Application of New Interpretation Workflows that Improve Cement Evaluation in Presence of Microannulus

Abstract

Abstract In many cases when using traditional cement evaluation techniques, we observe disagreement between the ultrasonic and sonic measurements on the quality of cement sheath. In some instances, both measurements can lead to a pessimistic assessment of the cement sheath in spite of a well-executed cementing job. To improve the robustness of the cement evaluation, new interpretation workflows were tested in North Africa to investigate if the apparent "disagreement" can be explained and result in an improved cement evaluation. The data acquired in wells in North Africa was processed and interpreted with traditional workflows and compared with new interpretation workflows that were recently made available. The new workflows include a) an ultrasonic workflow that improves the discrimination of lightweight solids and through its detection of the presence of a microannulus also provides the ability to discriminate a dry microannulus situation and b) a novel way of comparing sonic and ultrasonic measurements in the acoustic impedance space. The workflows have been applied in many wells and have been seen to improve the robustness of the cement evaluation that is consistent with the expectation for a cementing operation.

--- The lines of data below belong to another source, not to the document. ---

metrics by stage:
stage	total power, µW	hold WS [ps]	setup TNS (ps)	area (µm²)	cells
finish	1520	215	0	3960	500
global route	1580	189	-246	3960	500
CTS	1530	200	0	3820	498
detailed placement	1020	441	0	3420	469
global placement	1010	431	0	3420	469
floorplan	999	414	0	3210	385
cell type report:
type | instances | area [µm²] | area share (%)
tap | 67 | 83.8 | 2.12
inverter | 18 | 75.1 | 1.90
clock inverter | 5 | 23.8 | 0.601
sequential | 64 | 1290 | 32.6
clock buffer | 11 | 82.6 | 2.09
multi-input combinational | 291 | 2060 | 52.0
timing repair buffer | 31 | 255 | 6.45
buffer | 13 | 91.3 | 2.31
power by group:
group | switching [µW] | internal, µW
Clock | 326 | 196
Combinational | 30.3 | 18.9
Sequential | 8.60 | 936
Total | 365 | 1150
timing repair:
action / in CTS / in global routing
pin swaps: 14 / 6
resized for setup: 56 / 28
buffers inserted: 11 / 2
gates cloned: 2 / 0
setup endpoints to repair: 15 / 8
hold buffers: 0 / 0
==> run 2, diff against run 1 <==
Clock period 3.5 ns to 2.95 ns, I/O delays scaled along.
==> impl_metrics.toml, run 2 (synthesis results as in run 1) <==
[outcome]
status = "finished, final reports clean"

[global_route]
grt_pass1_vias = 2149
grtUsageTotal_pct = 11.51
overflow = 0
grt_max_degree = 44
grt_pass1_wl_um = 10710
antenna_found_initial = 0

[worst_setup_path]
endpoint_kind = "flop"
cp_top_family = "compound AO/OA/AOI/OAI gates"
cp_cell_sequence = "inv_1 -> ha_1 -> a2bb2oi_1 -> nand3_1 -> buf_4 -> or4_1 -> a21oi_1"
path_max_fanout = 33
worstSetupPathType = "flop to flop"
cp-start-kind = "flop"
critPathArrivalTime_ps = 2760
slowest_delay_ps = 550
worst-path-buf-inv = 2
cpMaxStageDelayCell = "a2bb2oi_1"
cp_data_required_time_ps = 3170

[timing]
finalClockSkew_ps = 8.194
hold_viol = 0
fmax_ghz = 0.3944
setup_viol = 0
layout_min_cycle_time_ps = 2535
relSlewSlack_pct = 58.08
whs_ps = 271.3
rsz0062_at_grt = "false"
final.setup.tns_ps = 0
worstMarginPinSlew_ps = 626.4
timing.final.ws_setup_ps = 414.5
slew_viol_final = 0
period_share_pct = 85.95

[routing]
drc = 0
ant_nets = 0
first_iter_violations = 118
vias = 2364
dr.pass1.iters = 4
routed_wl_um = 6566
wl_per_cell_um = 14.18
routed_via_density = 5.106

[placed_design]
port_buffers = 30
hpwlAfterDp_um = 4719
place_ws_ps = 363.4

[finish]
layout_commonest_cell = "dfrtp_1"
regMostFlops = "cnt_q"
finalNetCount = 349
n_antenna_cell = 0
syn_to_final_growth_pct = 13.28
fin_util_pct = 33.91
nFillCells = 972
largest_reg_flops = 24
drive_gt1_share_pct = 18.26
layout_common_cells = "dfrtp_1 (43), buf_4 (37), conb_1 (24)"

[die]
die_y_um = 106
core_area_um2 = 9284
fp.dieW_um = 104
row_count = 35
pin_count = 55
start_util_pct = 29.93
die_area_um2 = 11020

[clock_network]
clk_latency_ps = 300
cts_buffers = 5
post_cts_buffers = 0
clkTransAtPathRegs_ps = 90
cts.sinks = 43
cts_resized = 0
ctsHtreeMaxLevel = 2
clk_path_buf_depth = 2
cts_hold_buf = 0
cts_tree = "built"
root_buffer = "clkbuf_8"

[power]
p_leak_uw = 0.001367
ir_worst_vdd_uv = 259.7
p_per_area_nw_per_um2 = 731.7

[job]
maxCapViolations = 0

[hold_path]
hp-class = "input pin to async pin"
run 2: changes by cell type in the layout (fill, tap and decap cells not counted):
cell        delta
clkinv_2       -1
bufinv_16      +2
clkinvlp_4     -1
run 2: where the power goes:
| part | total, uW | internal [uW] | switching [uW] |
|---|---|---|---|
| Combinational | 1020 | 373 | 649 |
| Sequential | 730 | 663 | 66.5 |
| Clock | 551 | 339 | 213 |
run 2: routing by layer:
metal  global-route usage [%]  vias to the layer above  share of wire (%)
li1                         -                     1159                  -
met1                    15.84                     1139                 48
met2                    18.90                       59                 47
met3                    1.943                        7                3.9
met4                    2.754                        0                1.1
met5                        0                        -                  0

In case studies from data acquired in two wells in North Africa, we observed that presence of a wet or dry microannulus affected the ultrasonic and sonic responses differently, which the traditional evaluation techniques failed to address adequately—in some cases resulting in a pessimistic assessment of the cement sheath. The new workflows enable not only the detection of the presence of a microannulus but also allow discriminating between a wet microannulus and a dry microannulus. This improved ability to diagnose debonded cement behaviour in situ has helped us arrive at consistent, robust, and reliable evaluation of the cement sheath. The examples presented in this paper demonstrate the successful application of new interpretation workflows for ultrasonic and sonic measurements that improve the confidence of cement evaluation, especially when cement has debonded from casing. This ability also has the potential to reduce unwanted and costly cement remediation work.